Using the records below, transcribe word for word the stretch from the line that contains "- The post-CTS setup buffer count is 0." through the line that contains "- The floorplan", both end lines included, and nothing else.

[[ DATA EXTRACT open ]]

**config.mk**
```make
export PLATFORM = sky130hd
export DESIGN_NAME = base64_codec_flat
export DESIGN_NICKNAME = d
export VERILOG_FILES = /design/src/sv/b64_pkg.sv /design/src/sv/b64_ifs.sv /design/src/sv/b64_queue.sv /design/src/sv/b64_front.sv /design/src/sv/b64_back.sv /design/src/sv/base64_codec.sv /design/src/flat_wrapper.sv
export SDC_FILE = /design/constraint.sdc
export NUM_CORES = 1
export LEC_CHECK = 0
export BUFFER_PORTS_ARGS = -buffer_cell sky130_fd_sc_hd__clkbuf_2
export CORE_UTILIZATION = 25
export CTS_CLUSTER_SIZE = 30
export DETAILED_ROUTE_END_ITERATION = 10
export GPL_TIMING_DRIVEN = 0
export HOLD_SLACK_MARGIN = 0.15
export PLACE_DENSITY = 0.38
export SLEW_MARGIN = 25
export SYNTH_ARGS = -nofsm -noshare
export SYNTH_HDL_FRONTEND = slang
export SYNTH_SLANG_ARGS = --single-unit
```
**constraint.sdc**
```tcl
create_clock -name clk -period 13.5 [get_ports clk]
set_clock_uncertainty 0.1 [all_clocks]
set_input_delay 2.7 -clock clk [delete_from_list [all_inputs] [get_ports clk]]
set_output_delay 2.7 -clock clk [all_outputs]
set_load 0.05 [all_outputs]
```
**src/sv/b64_pkg.sv**
```systemverilog
// Shared types, constants and alphabet functions of the Base64 codec.
package b64_pkg;

  localparam logic DIR_ENCODE = 1'b0;
  localparam logic DIR_DECODE = 1'b1;

  localparam logic [7:0] PAD_CHAR = 8'h3D;

  localparam int unsigned B64_QUEUE_DEPTH = 2;

  // Up to four result beats caused by one input beat.
  typedef struct packed {
    logic [3:0][7:0] data;
    logic [1:0]      last_idx;
    logic            bare;
    logic            fin;
  } b64_bundle_t;

  function automatic logic [7:0] b64_enc_char(input logic [5:0] v);
    logic [7:0] r;
    if (v < 6'd26) begin
      r = 8'h41 + {2'b00, v};
    end else if (v < 6'd52) begin
      r = 8'h61 + {2'b00, v} - 8'd26;
    end else if (v < 6'd62) begin
      r = 8'h30 + {2'b00, v} - 8'd52;
    end else if (v == 6'd62) begin
      r = 8'h2B;
    end else begin
      r = 8'h2F;
    end
    return r;
  endfunction

  // {hit, value}; hit low for characters outside the alphabet.
  function automatic logic [6:0] b64_dec_value(input logic [7:0] c);
    logic [6:0] r;
    if (c >= 8'h41 && c <= 8'h5A) begin
      r = {1'b1, 6'(c - 8'h41)};
    end else if (c >= 8'h61 && c <= 8'h7A) begin
      r = {1'b1, 6'(c - 8'h61 + 8'd26)};
    end else if (c >= 8'h30 && c <= 8'h39) begin
      r = {1'b1, 6'(c - 8'h30 + 8'd52)};
    end else if (c == 8'h2B) begin
      r = {1'b1, 6'd62};
    end else if (c == 8'h2F) begin
      r = {1'b1, 6'd63};
    end else begin
      r = 7'd0;
    end
    return r;
  endfunction

endpackage

```
**src/sv/b64_ifs.sv**
```systemverilog
// Channel interfaces of the Base64 codec: input, output and configuration.
interface b64_in_if;
  logic       valid;
  logic       ready;
  logic [7:0] data_in;
  logic       end_of_message;
  modport source (output valid, data_in, end_of_message, input ready);
  modport sink (input valid, data_in, end_of_message, output ready);
endinterface

interface b64_out_if;
  logic       valid;
  logic       ready;
  logic [7:0] data_out;
  logic       data_present;
  logic       final_res;
  modport source (output valid, data_out, data_present, final_res, input ready);
  modport sink (input valid, data_out, data_present, final_res, output ready);
endinterface

interface b64_cfg_if;
  logic valid;
  logic ready;
  logic data;
  modport source (output valid, data, input ready);
  modport sink (input valid, data, output ready);
endinterface

```
**src/sv/b64_queue.sv**
```systemverilog
// Small FIFO of result bundles between the front and back ends.
module b64_queue import b64_pkg::*; #(
  parameter int unsigned DEPTH = B64_QUEUE_DEPTH
) (
  input  logic        clk,
  input  logic        rst,
  input  logic        push,
  input  b64_bundle_t push_data,
  output logic        not_full,
  input  logic        pop,
  output logic        not_empty,
  output b64_bundle_t head
);

  localparam int unsigned PTR_W = $clog2(DEPTH);
  localparam int unsigned CNT_W = $clog2(DEPTH + 1);

  b64_bundle_t slots [DEPTH];
  logic [PTR_W-1:0] wr_ptr;
  logic [PTR_W-1:0] rd_ptr;
  logic [CNT_W-1:0] count;

  assign not_full  = count != CNT_W'(DEPTH);
  assign not_empty = count != '0;
  assign head      = slots[rd_ptr];

  always_ff @(posedge clk) begin
    if (push) begin
      slots[wr_ptr] <= push_data;
    end
  end

  always_ff @(posedge clk) begin
    if (rst) begin
      wr_ptr <= '0;
      rd_ptr <= '0;
      count  <= '0;
    end else begin
      if (push) begin
        wr_ptr <= (wr_ptr == PTR_W'(DEPTH - 1)) ? '0 : wr_ptr + 1'b1;
      end
      if (pop) begin
        rd_ptr <= (rd_ptr == PTR_W'(DEPTH - 1)) ? '0 : rd_ptr + 1'b1;
      end
      if (push && !pop) begin
        count <= count + 1'b1;
      end else if (!push && pop) begin
        count <= count - 1'b1;
      end
    end
  end

endmodule

```
**src/sv/b64_front.sv**
```systemverilog
// Front end: takes input beats and config, runs the codec state, builds bundles.
module b64_front import b64_pkg::*; (
  input  logic        clk,
  input  logic        rst,
  b64_cfg_if.sink     cfg,
  b64_in_if.sink      din,
  input  logic        q_ready,
  output logic        push,
  output b64_bundle_t push_data
);

  logic        dir;
  logic [11:0] acc;
  logic [2:0]  nbits;     // unemitted bits held in acc
  logic        stopped;
  logic [1:0]  mod4;

  logic [11:0] acc_next;
  logic [2:0]  nbits_next;
  logic        stopped_next;
  logic [1:0]  mod4_next;

  logic        accept;
  logic        last;
  logic [7:0]  c;

  // encode path
  logic [11:0] enc_acc;
  logic [11:0] enc_sh;
  logic [2:0]  enc_rem;
  logic [5:0]  enc_tail;
  // decode path
  logic [6:0]  dv;
  logic [11:0] dec_acc;
  logic [11:0] dec_sh;

  logic [3:0][7:0] ch;
  logic [2:0]      n;
  logic [1:0]      m;
  logic            bare;

  assign cfg.ready = 1'b1;
  assign din.ready = q_ready;
  assign accept    = din.valid && q_ready;
  assign c         = din.data_in;
  assign last      = din.end_of_message;

  assign enc_acc  = {acc[3:0], c};
  assign enc_sh   = enc_acc >> (nbits + 3'd2);
  assign enc_rem  = (nbits == 3'd4) ? 3'd0 : nbits + 3'd2;
  assign enc_tail = (enc_rem == 3'd2) ? {enc_acc[1:0], 4'b0000}
                                      : {enc_acc[3:0], 2'b00};

  assign dv      = b64_dec_value(c);
  assign dec_acc = {acc[5:0], dv[5:0]};
  assign dec_sh  = dec_acc >> (nbits - 3'd2);

  always_comb begin
    ch           = '0;
    n            = 3'd0;
    m            = mod4;
    bare         = 1'b0;
    acc_next     = acc;
    nbits_next   = nbits;
    stopped_next = stopped;
    mod4_next    = mod4;
    if (dir == DIR_ENCODE) begin
      ch[0] = b64_enc_char(enc_sh[5:0]);
      n     = 3'd1;
      m     = m + 2'd1;
      if (nbits == 3'd4) begin
        ch[1] = b64_enc_char(enc_acc[5:0]);
        n     = 3'd2;
        m     = m + 2'd1;
      end
      acc_next   = enc_acc;
      nbits_next = enc_rem;
      if (last) begin
        if (enc_rem != 3'd0) begin
          ch[n[1:0]] = b64_enc_char(enc_tail);
          n          = n + 3'd1;
          m          = m + 2'd1;
        end
        for (int i = 0; i < 3; i++) begin
          if (m != 2'd0 && n < 3'd4) begin
            ch[n[1:0]] = PAD_CHAR;
            n          = n + 3'd1;
            m          = m + 2'd1;
          end
        end
      end
      mod4_next = m;
    end else begin
      if (!stopped) begin
        if (c == PAD_CHAR) begin
          stopped_next = 1'b1;
        end else if (dv[6]) begin
          acc_next = dec_acc;
          if (nbits >= 3'd2) begin
            ch[0]      = dec_sh[7:0];
            n          = 3'd1;
            nbits_next = nbits - 3'd2;
          end else begin
            nbits_next = nbits + 3'd6;
          end
        end
      end
      if (last && n == 3'd0) begin
        n    = 3'd1;
        bare = 1'b1;
      end
    end
    if (last) begin
      acc_next     = '0;
      nbits_next   = '0;
      stopped_next = 1'b0;
      mod4_next    = '0;
    end
  end

  assign push               = accept && (n != 3'd0);
  assign push_data.data     = ch;
  assign push_data.last_idx = 2'(n - 3'd1);
  assign push_data.bare     = bare;
  assign push_data.fin      = last;

  always_ff @(posedge clk) begin
    if (rst) begin
      dir     <= DIR_ENCODE;
      acc     <= '0;
      nbits   <= '0;
      stopped <= 1'b0;
      mod4    <= '0;
    end else if (cfg.valid) begin
      dir     <= cfg.data;
      acc     <= '0;
      nbits   <= '0;
      stopped <= 1'b0;
      mod4    <= '0;
    end else if (accept) begin
      acc     <= acc_next;
      nbits   <= nbits_next;
      stopped <= stopped_next;
      mod4    <= mod4_next;
    end
  end

endmodule

```
**src/sv/b64_back.sv**
```systemverilog
// Back end: unpacks bundles into output beats, one per cycle while dout.ready is high.
module b64_back import b64_pkg::*; (
  input  logic        clk,
  input  logic        rst,
  input  logic        q_valid,
  input  b64_bundle_t head,
  output logic        pop,
  b64_out_if.source   dout
);

  b64_bundle_t cur;
  logic        cur_valid;
  logic [1:0]  idx;
  logic        done;

  assign done = cur_valid && dout.ready && (idx == cur.last_idx);
  assign pop  = q_valid && (!cur_valid || done);

  assign dout.valid        = cur_valid;
  assign dout.data_out     = cur.data[idx];
  assign dout.data_present = !cur.bare;
  assign dout.final_res    = cur.fin && (idx == cur.last_idx);

  always_ff @(posedge clk) begin
    if (pop) begin
      cur <= head;
    end
  end

  always_ff @(posedge clk) begin
    if (rst) begin
      cur_valid <= 1'b0;
      idx       <= '0;
    end else if (pop) begin
      cur_valid <= 1'b1;
      idx       <= '0;
    end else if (done) begin
      cur_valid <= 1'b0;
    end else if (cur_valid && dout.ready) begin
      idx <= idx + 2'd1;
    end
  end

endmodule

```
**src/sv/base64_codec.sv**
```systemverilog
// Top level of the streaming Base64 codec (standard alphabet).
// Usage:
// - cfg: one-bit direction, 0 encode bytes to text, 1 decode text to bytes.
//   cfg.ready is always high; a write also clears the codec state, so write
//   only between messages with no results outstanding.
// - din: one byte or character per beat, end_of_message on the message's
//   last beat. Every message has at least one beat.
// - dout: one character or byte per beat. final_res marks the message's last
//   beat; data_present low flags a bare end marker when decoding.
// Path: an accepted input beat's bundle is written into the bundle queue,
// then loaded into the output beat register that drives dout.
// Throughput: a new input beat can be taken every cycle while the bundle
// queue has room; dout moves one beat per cycle while dout.ready is high,
// and encoding makes four characters for every three bytes and up to four
// on a message's last byte. The output beat register is the limit.
// Reset (rst, synchronous): direction goes to encode, state clears, dout idle.
// When dout stalls, results wait in the bundle queue; din.ready drops only
// once the queue is full.
module base64_codec import b64_pkg::*; #(
  parameter int unsigned QUEUE_DEPTH = B64_QUEUE_DEPTH
) (
  input  logic      clk,
  input  logic      rst,
  b64_cfg_if.sink   cfg,
  b64_in_if.sink    din,
  b64_out_if.source dout
);

  logic        q_ready;
  logic        push;
  b64_bundle_t push_data;
  logic        pop;
  logic        q_valid;
  b64_bundle_t head;

  // front: classifies each beat and builds its bundle of results
  b64_front u_front (
    .clk       (clk),
    .rst       (rst),
    .cfg       (cfg),
    .din       (din),
    .q_ready   (q_ready),
    .push      (push),
    .push_data (push_data)
  );

  // decouples input acceptance from output stalls
  b64_queue #(
    .DEPTH (QUEUE_DEPTH)
  ) u_queue (
    .clk       (clk),
    .rst       (rst),
    .push      (push),
    .push_data (push_data),
    .not_full  (q_ready),
    .pop       (pop),
    .not_empty (q_valid),
    .head      (head)
  );

  // back: serializes each bundle onto dout
  b64_back u_back (
    .clk     (clk),
    .rst     (rst),
    .q_valid (q_valid),
    .head    (head),
    .pop     (pop),
    .dout    (dout)
  );

endmodule

```
**src/flat_wrapper.sv**
```systemverilog
// flat-port wrapper written by rule: the top's interface ports become plain ports
module base64_codec_flat import b64_pkg::*;
#(
  parameter int unsigned QUEUE_DEPTH = B64_QUEUE_DEPTH
)
  (clk, rst, cfg_valid, cfg_data, cfg_ready, din_valid, din_data_in, din_end_of_message, din_ready, dout_valid, dout_data_out, dout_data_present, dout_final_res, dout_ready);
  b64_cfg_if cfg_i ();
  b64_in_if din_i ();
  b64_out_if dout_i ();
  input  logic clk;
  input  logic rst;
  input wire logic [$bits(cfg_i.valid)-1:0] cfg_valid;
  input wire logic [$bits(cfg_i.data)-1:0] cfg_data;
  output wire logic [$bits(cfg_i.ready)-1:0] cfg_ready;
  input wire logic [$bits(din_i.valid)-1:0] din_valid;
  input wire logic [$bits(din_i.data_in)-1:0] din_data_in;
  input wire logic [$bits(din_i.end_of_message)-1:0] din_end_of_message;
  output wire logic [$bits(din_i.ready)-1:0] din_ready;
  output wire logic [$bits(dout_i.valid)-1:0] dout_valid;
  output wire logic [$bits(dout_i.data_out)-1:0] dout_data_out;
  output wire logic [$bits(dout_i.data_present)-1:0] dout_data_present;
  output wire logic [$bits(dout_i.final_res)-1:0] dout_final_res;
  input wire logic [$bits(dout_i.ready)-1:0] dout_ready;
  assign cfg_i.valid = cfg_valid;
  assign cfg_i.data = cfg_data;
  assign cfg_ready = cfg_i.ready;
  assign din_i.valid = din_valid;
  assign din_i.data_in = din_data_in;
  assign din_i.end_of_message = din_end_of_message;
  assign din_ready = din_i.ready;
  assign dout_valid = dout_i.valid;
  assign dout_data_out = dout_i.data_out;
  assign dout_data_present = dout_i.data_present;
  assign dout_final_res = dout_i.final_res;
  assign dout_i.ready = dout_ready;
  base64_codec #(.QUEUE_DEPTH(QUEUE_DEPTH)) u_core (.clk(clk), .rst(rst), .cfg(cfg_i), .din(din_i), .dout(dout_i));
endmodule
```
==> results.md, run 1 <==
- The run finished with clean final reports.
- Of the total power, the share spent switching nets is 0.353.
- The share of post-route cells with drive strength above 1 is 0.172.
- The via count normalized by instance count is 5.08.
- The number of top-level pins is 28.
- For this run the aggregate overflow at the end of global routing stands at 0.
- The share of async-settable or async-resettable flops after synthesis is 0.
- Power comes to 1.10 mW.
- The worst setup path is captured at a register.
- In this run the tightest slew margin relative to its limit is 0.411.
- The share of total power dissipated in combinational logic is 0.343.
- The count of endpoints failing setup in the final report is 0.
- The number of standard cells after synthesis is around 650.
- The cell leakage power is 2.81 nW.
- The diode insertion count for antenna repair is 0.
- The most frequent standard cell in the layout excluding fill and tap cells is sky130_fd_sc_hd__edfxtp_1.
- The post-CTS setup buffer count is 0.
- The flip-flop and latch count after synthesis is 107.
- For this run, design rule violations remaining after detail routing come to 0.
- The region available for standard cell placement spans 26900 um^2.
- The floorplan step set the die height to 167 um.
- Summing all placed instances gives a cell area of about 7500 um^2.
- The synthesized area divided by synthesized cell count is 10.6 um^2.
- The antenna violation net count after detailed routing is 0.
- For this run, the register share of the synthesized area comes to 0.441.
- The die covers roughly 28000 um^2.
- The internal power of the cells totals 0.713 mW.
- The worst setup path is of the input pin to register kind.
- For this run, the detailed router's first-pass iteration total came to 5.
- The root buffer cell is sky130_fd_sc_hd__clkbuf_16.
- For the pin with the worst max-slew slack, the measured transition is approximately 0.88 ns.
- Across the VDD grid, the largest voltage drop is ~0.062 mV.
- The count of maximum capacitance violations is 0.
- The warning count from the yosys run is 0.
- For this configuration, the core starts out at a cell density of 0.254.
- The portion of total power attributed to sequential cells is 0.440.
- The chip width is 167 um.
- The worst setup path is launched from an input pin.
- For this block, the initial DRC count from the detailed router was 377.
- Input and output buffers added on the ports amount to 24.
- The number of enable flip-flop cells after synthesis is 87.
- The initial antenna violation count is 0.
- Dividing the final minimum period by the clock period gives 0.522.
- The largest net degree at the start of global routing is 21.
- Routability-driven placement finished with a final weighted congestion of 0.859.
- Along the worst path, the maximum fanout reaches 10.
- The worst hold path belongs to the class register to register.
- The clock net sink count is 107.
- The final design instance area without fill is 7790 um^2.
- The total clock buffers created by CTS is 9.
- At the worst endpoint, the arrival time is between 7 and 8 ns.
- Detailed placement ended at an HPWL of 14700 um.
- The hold violation count in the final report was 0.
- Dividing the detail-routed wire length by the instance count gives 18.5 um.
- The area growth from synthesis to layout is 13.9%.
- The source-to-sink clock delay at the later pin of the worst-skew pair is 0.35 ns.
- The total negative slack is 0 ns.
- The via count of the first global-routing pass was 5275.
- Based on the critical path, the design can be clocked at up to ~140 MHz.
- Clock-pin slew was measured on the worst setup and hold paths at 0.07 ns.
- The number of H-tree levels is 3.
- The smallest setup slack after layout is 6.45 ns.
- The most used flip-flop cell after synthesis is sky130_fd_sc_hd__edfxtp_1.
- The number of gates resized after cts is 0.
- Data on the critical path is required at its endpoint by 13.67 ns.
- The library cells used most frequently in the layout, excluding fill and tap cells, are 87 x sky130_fd_sc_hd__edfxtp_1, 56 x sky130_fd_sc_hd__nor2_1, 52 x sky130_fd_sc_hd__nand2_1, 40 x sky130_fd_sc_hd__a21oi_1.
- The TritonCTS clock tree is done.
- Dividing total power by cell area gives a power density of 141 nW/um^2.
- Setup repair after global routing left no endpoint under its margin.
- The final number of max-transition violations is 0.
- The overall track demand over capacity in global routing is 0.140.
- The mapped netlist covers 6840 um^2.
- The final-layout fill cell count is 2838.
- Of the total power, the clock network draws 0.217.
- The sum of routed wire length over all layers is 19200 um.
- The smallest clock period supported by the final layout is computed as 7.05 ns.
- After the last flow step, the layout net total stands at 740.
- The maximum clock path buffer count is 2.
- The number of hold-repair buffers added at the cts stage is 0.
- The switching power total is roughly 0.39 mW.
- Detailed routing inserted a total of ~5300 vias.
- The row count is 60.
- Yosys mapped the design onto 76 distinct sky130hd cell types.
- The first global-routing pass estimated approximately 30000 um of wire.
- The post-placement worst setup slack is between 6 and 7 ns.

[[ DATA EXTRACT closed ]]

EXPECTED ANSWER:
- The post-CTS setup buffer count is 0.
- The flip-flop and latch count after synthesis is 107.
- For this run, design rule violations remaining after detail routing come to 0.
- The region available for standard cell placement spans 26900 um^2.
- The floorplan step set the die height to 167 um.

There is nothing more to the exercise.